At its most basic, the life of a woman is but an essentially different journey than the one males travel upon the earthly plane of life.
Difficulties set in when one gender attempts to become like the other, or the one gender grows envious of capabilities and opportunities the opposite gender possesses or are perceived to hold.
Concerning females, all women come to life and grow inside the same sex parent prior to birth. Men can connect with their same gender parent only after birth from their mother.
Thus their journey of living reflects a dimension marked with the qualities of searching, cutting away, and finding–discover.
In that females leave the prenatal, and fetal home of parent and person of the same gender in order to live on earth, the task of developing recognition and awareness of what stands within the forest, yet hidden by the trees, directs the life journey of women.
Whatever women set out to accomplish or study, the gift she bestows holds the ability for recognizing and sensing, either consciously or not, that which is hidden–the internal.
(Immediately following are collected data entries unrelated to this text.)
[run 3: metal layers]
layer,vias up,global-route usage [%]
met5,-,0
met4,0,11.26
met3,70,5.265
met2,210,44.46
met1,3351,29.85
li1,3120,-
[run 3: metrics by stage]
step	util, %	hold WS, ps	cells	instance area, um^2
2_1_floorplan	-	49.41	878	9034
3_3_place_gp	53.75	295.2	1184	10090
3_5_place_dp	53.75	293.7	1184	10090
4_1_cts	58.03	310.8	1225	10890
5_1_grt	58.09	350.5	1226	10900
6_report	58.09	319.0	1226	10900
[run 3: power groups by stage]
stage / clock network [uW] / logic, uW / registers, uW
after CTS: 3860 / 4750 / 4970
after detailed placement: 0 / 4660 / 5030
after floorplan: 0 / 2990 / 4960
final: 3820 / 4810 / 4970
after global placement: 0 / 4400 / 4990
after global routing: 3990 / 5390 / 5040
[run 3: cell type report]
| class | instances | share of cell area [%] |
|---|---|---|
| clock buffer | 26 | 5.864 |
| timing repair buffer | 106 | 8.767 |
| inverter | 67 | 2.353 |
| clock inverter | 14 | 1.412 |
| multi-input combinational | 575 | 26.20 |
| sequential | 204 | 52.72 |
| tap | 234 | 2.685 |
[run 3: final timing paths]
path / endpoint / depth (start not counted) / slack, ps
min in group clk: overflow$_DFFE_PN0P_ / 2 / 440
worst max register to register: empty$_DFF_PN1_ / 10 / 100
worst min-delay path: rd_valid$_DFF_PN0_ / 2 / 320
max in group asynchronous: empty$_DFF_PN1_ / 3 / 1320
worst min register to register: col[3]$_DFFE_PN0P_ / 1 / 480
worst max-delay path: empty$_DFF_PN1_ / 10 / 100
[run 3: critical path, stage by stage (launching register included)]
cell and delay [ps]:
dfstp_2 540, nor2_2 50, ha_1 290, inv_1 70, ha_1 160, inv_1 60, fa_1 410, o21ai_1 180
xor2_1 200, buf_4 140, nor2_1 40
### src/rtl/regfile_wb_arbiter.sv
// Arbitrates the register-file write port between ALU and load writeback sources.
// Each source is buffered in its own FIFO; heads are drained round-robin, with age order kept for same-register writes.
module regfile_wb_arbiter #(
    parameter int DATA_WIDTH = 32,
    parameter int ADDR_WIDTH = 4,
    parameter int DEPTH      = 2
) (
    input  logic                         clk,
    input  logic                         rst,
    input  logic                         req0_valid,
    output logic                         req0_ready,
    input  logic [ADDR_WIDTH-1:0]        req0_addr,
    input  logic [DATA_WIDTH-1:0]        req0_data,
    input  logic                         req1_valid,
    output logic                         req1_ready,
    input  logic [ADDR_WIDTH-1:0]        req1_addr,
    input  logic [DATA_WIDTH-1:0]        req1_data,
    output logic                         reg_wr,
    output logic [ADDR_WIDTH-1:0]        address_rd,
    output logic [DATA_WIDTH-1:0]        data_wr,
    output logic [(1<<ADDR_WIDTH)-1:0]   pending_mask
);

    localparam int PW = $clog2(DEPTH);

    typedef enum logic {FAV_REQ0, FAV_REQ1} rr_e;

    // Per-source FIFO storage and control, indexed [source][slot]
    logic [ADDR_WIDTH-1:0] fifo_addr_q  [2][DEPTH];
    logic [DATA_WIDTH-1:0] fifo_data_q  [2][DEPTH];
    logic [2:0]            fifo_stamp_q [2][DEPTH];
    logic [DEPTH-1:0]      vld_q        [2];
    logic [DEPTH-1:0]      vld_d        [2];
    logic [PW-1:0]         wptr_q       [2];
    logic [PW-1:0]         rptr_q       [2];
    logic [2:0]            stamp_q;
    logic [2:0]            stamp_d;
    rr_e                   rr_q;

    logic [ADDR_WIDTH-1:0] in_addr    [2];
    logic [DATA_WIDTH-1:0] in_data    [2];
    logic [2:0]            push_stamp [2];
    logic [ADDR_WIDTH-1:0] head_addr  [2];
    logic [DATA_WIDTH-1:0] head_data  [2];
    logic [2:0]            head_stamp [2];
    logic [1:0]            in_valid;
    logic [1:0]            full;
    logic [1:0]            push;
    logic [1:0]            head_v;
    logic [1:0]            gnt;
    logic [2:0]            age_diff;

    always_comb begin
        in_valid   = {req1_valid, req0_valid};
        in_addr[0] = req0_addr;
        in_addr[1] = req1_addr;
        in_data[0] = req0_data;
        in_data[1] = req1_data;
        for (int unsigned s = 0; s < 2; s++) begin
            full[s]       = &vld_q[s];
            push[s]       = in_valid[s] && !full[s];
            head_v[s]     = vld_q[s][rptr_q[s]];
            head_addr[s]  = fifo_addr_q[s][rptr_q[s]];
            head_data[s]  = fifo_data_q[s][rptr_q[s]];
            head_stamp[s] = fifo_stamp_q[s][rptr_q[s]];
        end
        req0_ready = !full[0];
        req1_ready = !full[1];
    end

    // When both push together, req0 takes the current stamp so it ranks older
    always_comb begin
        push_stamp[0] = stamp_q;
        push_stamp[1] = stamp_q + 3'(push[0]);
        stamp_d       = stamp_q + 3'(push[0]) + 3'(push[1]);
    end

    always_comb begin
        gnt      = '0;
        age_diff = head_stamp[0] - head_stamp[1];
        if (head_v[0] && head_v[1]) begin
            if (head_addr[0] == head_addr[1]) begin
                if (age_diff[2]) gnt[0] = 1'b1;
                else             gnt[1] = 1'b1;
            end else if (rr_q == FAV_REQ0) begin
                gnt[0] = 1'b1;
            end else begin
                gnt[1] = 1'b1;
            end
        end else if (head_v[0]) begin
            gnt[0] = 1'b1;
        end else if (head_v[1]) begin
            gnt[1] = 1'b1;
        end
    end

    // A full FIFO never pushes, so the pop slot and push slot cannot collide
    always_comb begin
        for (int unsigned s = 0; s < 2; s++) begin
            vld_d[s] = vld_q[s];
            if (gnt[s])  vld_d[s][rptr_q[s]] = 1'b0;
            if (push[s]) vld_d[s][wptr_q[s]] = 1'b1;
        end
    end

    always_ff @(posedge clk) begin
        for (int unsigned s = 0; s < 2; s++) begin
            if (push[s]) begin
                fifo_addr_q[s][wptr_q[s]]  <= in_addr[s];
                fifo_data_q[s][wptr_q[s]]  <= in_data[s];
                fifo_stamp_q[s][wptr_q[s]] <= push_stamp[s];
            end
        end
    end

    always_ff @(posedge clk) begin
        if (rst) begin
            for (int unsigned s = 0; s < 2; s++) begin
                vld_q[s]  <= '0;
                wptr_q[s] <= '0;
                rptr_q[s] <= '0;
            end
            stamp_q    <= '0;
            rr_q       <= FAV_REQ0;
            reg_wr     <= 1'b0;
            address_rd <= '0;
            data_wr    <= '0;
        end else begin
            for (int unsigned s = 0; s < 2; s++) begin
                vld_q[s] <= vld_d[s];
                if (push[s]) wptr_q[s] <= wptr_q[s] + PW'(1);
                if (gnt[s])  rptr_q[s] <= rptr_q[s] + PW'(1);
            end
            stamp_q <= stamp_d;
            reg_wr  <= |gnt;
            if (gnt[0]) begin
                rr_q       <= FAV_REQ1;
                address_rd <= head_addr[0];
                data_wr    <= head_data[0];
            end else if (gnt[1]) begin
                rr_q       <= FAV_REQ0;
                address_rd <= head_addr[1];
                data_wr    <= head_data[1];
            end
        end
    end

    always_comb begin
        pending_mask = '0;
        for (int unsigned s = 0; s < 2; s++) begin
            for (int unsigned i = 0; i < DEPTH; i++) begin
                if (vld_q[s][i]) pending_mask[fifo_addr_q[s][i]] = 1'b1;
            end
        end
        if (reg_wr) pending_mask[address_rd] = 1'b1;
    end

endmodule

### config.mk
export PLATFORM = sky130hd
export DESIGN_NAME = regfile_wb_arbiter
export DESIGN_NICKNAME = d
export VERILOG_FILES = /design/src/rtl/regfile_wb_arbiter.sv
export SDC_FILE = /design/constraint.sdc
export NUM_CORES = 1
export LEC_CHECK = 0
export BUFFER_PORTS_ARGS = -buffer_cell sky130_fd_sc_hd__buf_2
export CAP_MARGIN = 20
export CORE_UTILIZATION = 53
export CTS_BUF_LIST = sky130_fd_sc_hd__clkbuf_2 sky130_fd_sc_hd__clkbuf_4 sky130_fd_sc_hd__clkbuf_8
export CTS_CLUSTER_DIAMETER = 150
export DETAILED_ROUTE_END_ITERATION = 8
export PLACE_DENSITY_LB_ADDON = 0.15
export SLEW_MARGIN = 15
export SYNTH_ARGS = -nofsm -noshare
export SYNTH_HDL_FRONTEND = slang
export SYNTH_SLANG_ARGS = --single-unit
### constraint.sdc
create_clock -name clk -period 4.8 [get_ports clk]
set_clock_uncertainty 0.2 [all_clocks]
set_input_delay 0.96 -clock clk [delete_from_list [all_inputs] [get_ports clk]]
set_output_delay 0.96 -clock clk [all_outputs]
set_load 0.01 [all_outputs]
Whether it be directing a bank corporation or teaching art to the elderly, women possess the gift of looking beyond the physical and seeing the abstract and very essence of what gave rise to that which the physical eye witnesses.
The presence of a child growing within the womb of a woman does not make itself apparent, its presence known at the moment of conception.
So too all things in life rise from a seed–be it an oak tree from the acorn, an architect’s blueprints for a 100-floor sky scraper from an idea, or as with the pages of a novel and/or a painting from the depths of one’s imagination.
All humans possess the ability to nurture and cultivate into existence and physical form that, which springs from and has roots in the ethereal.
Yet it is females, women, mothers whose lives and living embody the very essence of this process which we call creation.
For this reason women must choose with care and consideration whether to exercise this right, this gift and privilege.
Doing so we must live with humility and keen awareness of what we have done in bringing new life into form.
Moreover, when the child whose life we usher into the world is the same gender as ours, female, we must live with increasing recognition that we have not only given rise to a whole new universe that walks upon this planet–a human being whose thoughts and ideas can bring joy or pain to this world and those who live in it and among us.
The birth of a daughter brings with a new life that can, if she chooses, do as we did, give rise to form out of chaos and the invisible.
She, like her mother and others before them, can also give birth.